However, recent studies highlight that many LLM-generated code contains serious
security vulnerabilities. While previous work tries to address this by training
models that generate secure code, these attempts remain constrained by limited
access to training data and labor-intensive data preparation. In this paper, we introduce HexaCoder, a novel approach to enhance the
ability of LLMs to generate secure codes by automatically synthesizing secure
codes, which reduces the effort of finding suitable training data. HexaCoder
comprises two key components: an oracle-guided data synthesis pipeline and a
two-step process for secure code generation. The data synthesis pipeline
generates pairs of vulnerable and fixed codes for specific Common Weakness
Enumeration (CWE) types by utilizing a state-of-the-art LLM for repairing
vulnerable code. A security oracle identifies vulnerabilities, and a
state-of-the-art LLM repairs them by extending and/or editing the codes,
creating data pairs for fine-tuning using the Low-Rank Adaptation (LoRA)

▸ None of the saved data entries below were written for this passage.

### src/rtl/rsz_mode_decode.sv
module rsz_mode_decode
  import rsz_pkg::*;
#(
  parameter int NUM_W   = 6,
  parameter int DEN_W   = 8,
  parameter int MAX_ENT = 31
) (
  input  logic [NUM_W-1:0] num_i,
  input  logic [DEN_W-1:0] den_i,
  output rsz_mode_e        mode_o,
  output logic             bad_o,
  output logic             unity_o
);
  localparam int CMP_W = (NUM_W > DEN_W) ? NUM_W : DEN_W;

  logic [CMP_W-1:0] num_x, den_x;
  assign num_x = CMP_W'(num_i);
  assign den_x = CMP_W'(den_i);

  always_comb begin
    bad_o   = (num_x == '0) || (den_x == '0) || (num_x > CMP_W'(MAX_ENT));
    unity_o = (num_x == CMP_W'(1)) && (den_x == CMP_W'(1));
    if (den_x > num_x)             mode_o = MODE_DOWN;
    else if (den_x == CMP_W'(1))   mode_o = MODE_INT;
    else                           mode_o = MODE_FRAC;
  end
endmodule

### src/rtl/rsz_divider.sv
module rsz_divider #(
  parameter int DVD_W = 16,
  parameter int DVS_W = 7
) (
  input  logic             clk,
  input  logic             rst_n,
  input  logic             go_i,
  input  logic [DVD_W-1:0] dvd_i,
  input  logic [DVS_W-1:0] dvs_i,
  output logic             busy_o,
  output logic             done_o,
  output logic [DVD_W-1:0] quo_o,
  output logic [DVS_W-1:0] rem_o
);
  localparam int CNT_W = $clog2(DVD_W + 1);

  logic [CNT_W-1:0] cnt_q, cnt_n;
  logic [DVD_W-1:0] quo_q, quo_n;
  logic [DVS_W-1:0] rem_q, rem_n, dvs_q, dvs_n;
  logic             done_q, done_n;
  logic [DVS_W:0]   trial;

  assign trial = {rem_q, quo_q[DVD_W-1]};

  always_comb begin
    cnt_n  = cnt_q;
    quo_n  = quo_q;
    rem_n  = rem_q;
    dvs_n  = dvs_q;
    done_n = 1'b0;
    if (go_i) begin
      cnt_n = CNT_W'(DVD_W);
      quo_n = dvd_i;
      rem_n = '0;
      dvs_n = dvs_i;
    end else if (cnt_q != '0) begin
      if (trial >= {1'b0, dvs_q}) begin
        rem_n = DVS_W'(trial - {1'b0, dvs_q});
        quo_n = {quo_q[DVD_W-2:0], 1'b1};
      end else begin
        rem_n = trial[DVS_W-1:0];
        quo_n = {quo_q[DVD_W-2:0], 1'b0};
      end
      cnt_n  = cnt_q - CNT_W'(1);
      done_n = (cnt_q == CNT_W'(1));
    end
  end

  always_ff @(posedge clk or negedge rst_n) begin
    if (!rst_n) begin
      cnt_q  <= '0;
      quo_q  <= '0;
      rem_q  <= '0;
      dvs_q  <= '0;
      done_q <= 1'b0;
    end else begin
      cnt_q  <= cnt_n;
      quo_q  <= quo_n;
      rem_q  <= rem_n;
      dvs_q  <= dvs_n;
      done_q <= done_n;
    end
  end

  assign busy_o = (cnt_q != '0);
  assign done_o = done_q;
  assign quo_o  = quo_q;
  assign rem_o  = rem_q;

  // The divisor must be non-zero for every division the schemes of R3 and R5 start
  p_div_nonzero_r5: assert property (@(posedge clk) disable iff (!rst_n)
    go_i |-> (dvs_i != '0));
  // A new division only starts once the previous one has finished
  p_div_free_r5: assert property (@(posedge clk) disable iff (!rst_n)
    go_i |-> !busy_o);
endmodule

### src/rtl/rsz_phase_seq.sv
module rsz_phase_seq
  import rsz_pkg::*;
#(
  parameter int NUM_W = 6,
  parameter int DEN_W = 8,
  parameter int WGT_W = 10,
  parameter int DVD_W = 16,
  parameter int DVS_W = 7
) (
  input  logic             clk,
  input  logic             rst_n,
  input  logic             start_i,
  input  logic [NUM_W-1:0] num_i,
  input  logic [DEN_W-1:0] den_i,
  input  rsz_mode_e        mode_i,
  input  logic             bad_i,
  input  logic             unity_i,
  output logic             dv_go_o,
  output logic [DVD_W-1:0] dv_dvd_o,
  output logic [DVS_W-1:0] dv_dvs_o,
  input  logic             dv_done_i,
  input  logic [DVD_W-1:0] dv_quo_i,
  input  logic [DVS_W-1:0] dv_rem_i,
  output logic             busy_o,
  output logic             err_o,
  output logic             bypass_o,
  output logic             ent_valid_o,
  input  logic             ent_ready_i,
  output logic [WGT_W-1:0] ent_wgt_o,
  output logic [DEN_W-1:0] ent_ofs_o,
  output logic             ent_first_o,
  output logic             ent_down_o
);
  localparam logic [WGT_W-1:0] FULL = WGT_W'(1) << (WGT_W - 1);
  localparam int SUM_W = ((DEN_W > DVS_W) ? DEN_W : DVS_W) + 1;

  rsz_state_e       st_q, st_n;
  rsz_mode_e        mode_q, mode_n;
  logic [NUM_W-1:0] num_q, num_n, idx_q, idx_n;
  logic [DEN_W-1:0] den_q, den_n, ofs_q, ofs_n;
  logic [DVS_W-1:0] acc_q, acc_n;
  logic [WGT_W-1:0] wgt_q, wgt_n;
  logic             err_q, err_n, byp_q, byp_n;
  logic [SUM_W-1:0] fsum;
  logic [DVS_W-1:0] two_num;
  logic             last_ent;

  assign fsum     = SUM_W'(acc_q) + SUM_W'(den_q);
  assign two_num  = {num_q[DVS_W-2:0], 1'b0};
  assign last_ent = (idx_q == num_q - NUM_W'(1));

  always_comb begin
    st_n     = st_q;
    mode_n   = mode_q;
    num_n    = num_q;
    den_n    = den_q;
    idx_n    = idx_q;
    acc_n    = acc_q;
    wgt_n    = wgt_q;
    ofs_n    = ofs_q;
    err_n    = err_q;
    byp_n    = byp_q;
    dv_go_o  = 1'b0;
    dv_dvd_o = '0;
    dv_dvs_o = '0;
    case (st_q)
      ST_IDLE: if (start_i) begin
        num_n  = num_i;
        den_n  = den_i;
        idx_n  = '0;
        mode_n = mode_i;
        err_n  = bad_i;
        byp_n  = unity_i && !bad_i;
        if (!bad_i && !unity_i) begin
          case (mode_i)
            MODE_DOWN: begin
              dv_go_o  = 1'b1;
              dv_dvd_o = DVD_W'(den_i) - DVD_W'(num_i);
              dv_dvs_o = {num_i[DVS_W-2:0], 1'b0};
              st_n     = ST_PRE;
            end
            MODE_INT: begin
              wgt_n = FULL;
              ofs_n = '0;
              st_n  = ST_EMIT;
            end
            default: begin
              acc_n    = '0;
              dv_go_o  = 1'b1;
              dv_dvd_o = '0;
              dv_dvs_o = DVS_W'(num_i);
              st_n     = ST_WGT;
            end
          endcase
        end
      end
      ST_PRE: if (dv_done_i) begin
        acc_n    = dv_rem_i;
        dv_go_o  = 1'b1;
        dv_dvd_o = DVD_W'(dv_rem_i) << (WGT_W - 1);
        dv_dvs_o = two_num;
        st_n     = ST_WGT;
      end
      ST_WGT: if (dv_done_i) begin
        wgt_n = FULL - dv_quo_i[WGT_W-1:0];
        if (mode_q == MODE_DOWN) begin
          dv_go_o  = 1'b1;
          dv_dvd_o = DVD_W'(acc_q) + (DVD_W'(den_q) << 1);
          dv_dvs_o = two_num;
          st_n     = ST_OFS;
        end else begin
          if (fsum >= SUM_W'(num_q)) begin
            ofs_n = DEN_W'(1);
            acc_n = DVS_W'(fsum - SUM_W'(num_q));
          end else begin
            ofs_n = '0;
            acc_n = DVS_W'(fsum);
          end
          st_n = ST_EMIT;
        end
      end
      ST_OFS: if (dv_done_i) begin
        ofs_n = dv_quo_i[DEN_W-1:0];
        acc_n = dv_rem_i;
        st_n  = ST_EMIT;
      end
      ST_EMIT: if (ent_ready_i) begin
        if (last_ent) begin
          st_n = ST_IDLE;
        end else begin
          idx_n = idx_q + NUM_W'(1);
          case (mode_q)
            MODE_INT: ofs_n = DEN_W'((idx_q + NUM_W'(2)) == num_q);
            MODE_DOWN: begin
              dv_go_o  = 1'b1;
              dv_dvd_o = DVD_W'(acc_q) << (WGT_W - 1);
              dv_dvs_o = two_num;
              st_n     = ST_WGT;
            end
            default: begin
              dv_go_o  = 1'b1;
              dv_dvd_o = DVD_W'(acc_q) << (WGT_W - 1);
              dv_dvs_o = DVS_W'(num_q);
              st_n     = ST_WGT;
            end
          endcase
        end
      end
      default: st_n = ST_IDLE;
    endcase
  end

  always_ff @(posedge clk or negedge rst_n) begin
    if (!rst_n) begin
      st_q   <= ST_IDLE;
      mode_q <= MODE_FRAC;
      num_q  <= '0;
      den_q  <= '0;
      idx_q  <= '0;
      acc_q  <= '0;
      wgt_q  <= '0;
      ofs_q  <= '0;
      err_q  <= 1'b0;
      byp_q  <= 1'b0;
    end else begin
      st_q   <= st_n;
      mode_q <= mode_n;
      num_q  <= num_n;
      den_q  <= den_n;
      idx_q  <= idx_n;
      acc_q  <= acc_n;
      wgt_q  <= wgt_n;
      ofs_q  <= ofs_n;
      err_q  <= err_n;
      byp_q  <= byp_n;
    end
  end

  assign busy_o      = (st_q != ST_IDLE);
  assign err_o       = err_q;
  assign bypass_o    = byp_q;
  assign ent_valid_o = (st_q == ST_EMIT);
  assign ent_wgt_o   = wgt_q;
  assign ent_ofs_o   = ofs_q;
  assign ent_first_o = (idx_q == '0);
  assign ent_down_o  = (mode_q == MODE_DOWN);

  p_hold_r8: assert property (@(posedge clk) disable iff (!rst_n)
    ent_valid_o && !ent_ready_i |=> ent_valid_o && $stable(ent_wgt_o)
      && $stable(ent_ofs_o) && $stable(ent_first_o) && $stable(ent_down_o));
  p_wgt_range_r3: assert property (@(posedge clk) disable iff (!rst_n)
    dv_done_i && (st_q == ST_WGT) |-> (dv_quo_i < DVD_W'(FULL)));
  p_ofs_fit_r5: assert property (@(posedge clk) disable iff (!rst_n)
    dv_done_i && (st_q == ST_OFS) |-> (dv_quo_i < (DVD_W'(1) << DEN_W)));
  p_int_full_r4: assert property (@(posedge clk) disable iff (!rst_n)
    ent_valid_o && (mode_q == MODE_INT) |-> (ent_wgt_o == FULL));
  p_frac_step_r3: assert property (@(posedge clk) disable iff (!rst_n)
    ent_valid_o && (mode_q == MODE_FRAC) |-> (ent_ofs_o <= DEN_W'(1)));
  p_err_quiet_r6: assert property (@(posedge clk) disable iff (!rst_n)
    err_o |-> !ent_valid_o && !bypass_o);
  p_start_ignored_r10: assert property (@(posedge clk) disable iff (!rst_n)
    busy_o && start_i |=> $stable(num_q) && $stable(den_q) && $stable(mode_q));
endmodule

### src/rtl/rsz_phase_table.sv
module rsz_phase_table
  import rsz_pkg::*;
#(
  parameter int NUM_W   = 6,
  parameter int DEN_W   = 8,
  parameter int WGT_W   = 10,
  parameter int MAX_ENT = 31
) (
  input  logic             clk,
  input  logic             rst_n,
  input  logic             start_i,
  input  logic [NUM_W-1:0] num_i,
  input  logic [DEN_W-1:0] den_i,
  output logic             busy_o,
  output logic             err_o,
  output logic             bypass_o,
  output logic             ent_valid_o,
  input  logic             ent_ready_i,
  output logic [WGT_W-1:0] ent_wgt_o,
  output logic [DEN_W-1:0] ent_ofs_o,
  output logic             ent_first_o,
  output logic             ent_down_o
);
  localparam int DVS_W  = NUM_W + 1;
  localparam int DVD_A  = WGT_W - 1 + DVS_W;
  localparam int DVD_B  = DEN_W + 2;
  localparam int DVD_W  = (DVD_A > DVD_B) ? DVD_A : DVD_B;

  logic             rst_s1, rst_sn;
  rsz_mode_e        dec_mode;
  logic             dec_bad, dec_unity;
  logic             dv_go, dv_busy, dv_done;
  logic [DVD_W-1:0] dv_dvd, dv_quo;
  logic [DVS_W-1:0] dv_dvs, dv_rem;

  always_ff @(posedge clk or negedge rst_n) begin
    if (!rst_n) begin
      rst_s1 <= 1'b0;
      rst_sn <= 1'b0;
    end else begin
      rst_s1 <= 1'b1;
      rst_sn <= rst_s1;
    end
  end

  rsz_mode_decode #(.NUM_W(NUM_W), .DEN_W(DEN_W), .MAX_ENT(MAX_ENT)) dec_i (
    .num_i(num_i), .den_i(den_i),
    .mode_o(dec_mode), .bad_o(dec_bad), .unity_o(dec_unity)
  );

  rsz_divider #(.DVD_W(DVD_W), .DVS_W(DVS_W)) div_i (
    .clk(clk), .rst_n(rst_sn), .go_i(dv_go), .dvd_i(dv_dvd), .dvs_i(dv_dvs),
    .busy_o(dv_busy), .done_o(dv_done), .quo_o(dv_quo), .rem_o(dv_rem)
  );

  rsz_phase_seq #(.NUM_W(NUM_W), .DEN_W(DEN_W), .WGT_W(WGT_W),
                  .DVD_W(DVD_W), .DVS_W(DVS_W)) seq_i (
    .clk(clk), .rst_n(rst_sn), .start_i(start_i), .num_i(num_i), .den_i(den_i),
    .mode_i(dec_mode), .bad_i(dec_bad), .unity_i(dec_unity),
    .dv_go_o(dv_go), .dv_dvd_o(dv_dvd), .dv_dvs_o(dv_dvs),
    .dv_done_i(dv_done), .dv_quo_i(dv_quo), .dv_rem_i(dv_rem),
    .busy_o(busy_o), .err_o(err_o), .bypass_o(bypass_o),
    .ent_valid_o(ent_valid_o), .ent_ready_i(ent_ready_i),
    .ent_wgt_o(ent_wgt_o), .ent_ofs_o(ent_ofs_o),
    .ent_first_o(ent_first_o), .ent_down_o(ent_down_o)
  );

  // An entry is only offered while the divider sits idle, as R2 expects
  p_emit_div_idle_r2: assert property (@(posedge clk) disable iff (!rst_sn)
    ent_valid_o |-> !dv_busy);
  // nothing leaves the block while the synchronised reset is held
  p_reset_quiet_r9: assert property (@(posedge clk)
    !rst_sn |-> !busy_o && !ent_valid_o && !err_o && !bypass_o);
endmodule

method. Each example of our fine-tuning dataset includes the necessary
security-related libraries and code that form the basis of our novel two-step
generation approach. This allows the model to integrate security-relevant
libraries before generating the main code, significantly reducing the number of
generated vulnerable codes by up to 85% compared to the baseline methods. We
perform extensive evaluations on three different benchmarks for four LLMs,
demonstrating that HexaCoder not only improves the security of the generated
code but also maintains a high level of functional correctness.